HIPAA-regulated health care organizations should take a cautious approach to their use of web-tracking technologies—known as pixels—in the wake of a federal judge’s ruling that HIPAA does not bar health care organizations from using those web trackers on their public-facing websites, attorneys warn.
In June, U.S. District Court Judge Mark Pittman granted a motion for summary judgment from the American Hospital Association (AHA) to vacate part of the HHS Office for Civil Rights’ (OCR’s) most recent guidance on the tracking technologies. Pittman ruled that OCR had unlawfully exceeded “HIPAA’s unambiguous text” by prohibiting covered entities (CEs) and business associates (BAs) from using web-tracking technologies under certain circumstances on their public web pages.[1]
But while this ruling might appear to free up health care organizations to digitally track website visitors with abandon, pixel use still carries multiple risks, said a group of BakerHostetler privacy attorneys.
“Tell your marketing department to settle down,” the BakerHostetler attorneys wrote. “The ruling is a win, but still a narrow one.”[2]
IIHI? Or Not?
OCR first issued guidance on web-tracking technologies in late 2022 following multiple reported breaches involving the technologies, which most often are provided by companies such as Meta (parent company of Facebook) and Alphabet (parent company of Google).[3]
In that original guidance, OCR said CEs and BAs are not permitted to use the technologies “in a manner that would result in impermissible disclosures of PHI [protected health information] to tracking technology vendors or any other violations of the HIPAA rules.”
In addition, the guidance said regulated organizations must ensure that all tracking technology vendors have signed a BA agreement “and that there is an applicable permission prior to a disclosure of PHI.”
AHA and its co-plaintiffs sued HHS in Texas over the guidance in November 2023.[4] In March, OCR issued a revised bulletin on web-tracking technologies, in which it reiterated strongly that CEs should avoid using those technologies in situations that could reveal PHI or risk violating HIPAA regulations.[5]
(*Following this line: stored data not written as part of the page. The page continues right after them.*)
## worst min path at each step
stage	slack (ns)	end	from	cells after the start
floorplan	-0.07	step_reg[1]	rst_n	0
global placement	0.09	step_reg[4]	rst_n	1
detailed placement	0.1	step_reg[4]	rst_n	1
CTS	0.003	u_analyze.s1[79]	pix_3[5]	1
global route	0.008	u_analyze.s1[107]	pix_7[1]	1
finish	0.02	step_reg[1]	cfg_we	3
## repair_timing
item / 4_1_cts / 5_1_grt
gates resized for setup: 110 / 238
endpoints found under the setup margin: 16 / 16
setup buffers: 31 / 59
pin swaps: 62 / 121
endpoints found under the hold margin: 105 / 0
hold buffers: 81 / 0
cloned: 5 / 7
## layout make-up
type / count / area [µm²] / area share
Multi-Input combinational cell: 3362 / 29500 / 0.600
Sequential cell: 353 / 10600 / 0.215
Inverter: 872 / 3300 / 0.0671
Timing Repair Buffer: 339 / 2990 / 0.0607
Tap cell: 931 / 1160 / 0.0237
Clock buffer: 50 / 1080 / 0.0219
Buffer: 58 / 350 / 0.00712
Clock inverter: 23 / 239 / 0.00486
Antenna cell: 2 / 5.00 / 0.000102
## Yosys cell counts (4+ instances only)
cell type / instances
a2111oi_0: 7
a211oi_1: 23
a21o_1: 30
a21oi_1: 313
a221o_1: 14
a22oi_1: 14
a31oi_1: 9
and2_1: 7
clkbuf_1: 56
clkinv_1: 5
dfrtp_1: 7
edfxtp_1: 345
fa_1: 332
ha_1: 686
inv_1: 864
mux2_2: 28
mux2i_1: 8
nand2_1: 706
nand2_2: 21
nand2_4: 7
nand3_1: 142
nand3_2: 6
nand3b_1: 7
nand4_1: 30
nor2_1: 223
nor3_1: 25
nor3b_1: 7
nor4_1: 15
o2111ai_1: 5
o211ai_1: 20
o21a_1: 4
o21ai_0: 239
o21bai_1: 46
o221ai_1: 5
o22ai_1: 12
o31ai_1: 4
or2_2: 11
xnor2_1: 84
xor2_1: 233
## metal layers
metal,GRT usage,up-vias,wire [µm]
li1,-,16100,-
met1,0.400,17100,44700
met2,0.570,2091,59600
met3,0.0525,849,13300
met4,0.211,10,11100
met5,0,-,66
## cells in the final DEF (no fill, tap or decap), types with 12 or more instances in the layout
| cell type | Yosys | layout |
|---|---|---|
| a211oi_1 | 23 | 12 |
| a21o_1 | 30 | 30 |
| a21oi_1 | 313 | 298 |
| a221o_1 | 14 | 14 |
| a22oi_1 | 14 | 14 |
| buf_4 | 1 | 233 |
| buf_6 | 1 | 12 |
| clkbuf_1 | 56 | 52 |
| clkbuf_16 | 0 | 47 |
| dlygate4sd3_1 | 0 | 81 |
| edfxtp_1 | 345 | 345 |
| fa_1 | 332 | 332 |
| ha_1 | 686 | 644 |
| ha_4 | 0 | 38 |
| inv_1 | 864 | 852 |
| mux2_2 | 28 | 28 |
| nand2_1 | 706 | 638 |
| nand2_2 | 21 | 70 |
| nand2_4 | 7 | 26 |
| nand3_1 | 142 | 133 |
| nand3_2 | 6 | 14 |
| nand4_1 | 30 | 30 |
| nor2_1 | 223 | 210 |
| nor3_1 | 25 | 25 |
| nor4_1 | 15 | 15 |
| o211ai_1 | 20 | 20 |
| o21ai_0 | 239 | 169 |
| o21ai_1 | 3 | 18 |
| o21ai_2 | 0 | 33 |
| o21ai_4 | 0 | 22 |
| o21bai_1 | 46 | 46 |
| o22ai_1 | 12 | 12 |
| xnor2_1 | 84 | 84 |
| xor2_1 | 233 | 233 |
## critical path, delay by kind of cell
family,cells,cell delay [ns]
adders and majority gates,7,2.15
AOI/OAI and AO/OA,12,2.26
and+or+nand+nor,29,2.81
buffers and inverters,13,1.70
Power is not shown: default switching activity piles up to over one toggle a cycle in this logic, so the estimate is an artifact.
Pittman’s ruling emphasized that—while it’s possible to identify people via their IP address—it’s impossible to determine their motivation for visiting a specific web page. Both AHA and Pittman referenced the “Proscribed Combination,” which was AHA’s term for OCR’s ban on web trackers that link an individual’s IP address to a public web page addressing specific health concerns or specific providers.
Without knowing the motivation for someone’s webpage visit, Pittman said, “the Proscribed Combination cannot become IIHI [individually identifiable health information] as unambiguously defined” in HIPAA.
Based on the ruling, OCR “cannot claim that noncompliance with [OCR’s] stance on the Proscribed Combination is a basis for enforcement,” the BakerHostetler attorneys wrote. Entities that had avoided tracking technologies in the wake of OCR’s guidance might find that “a change in strategy and tone may be in order,” they said. However, that might only apply to the Proscribed Combination, they added.
Pittman’s ruling affects only public-facing web pages, where users do not need to log in to view content. Other parts of OCR’s pixel guidance remain in effect.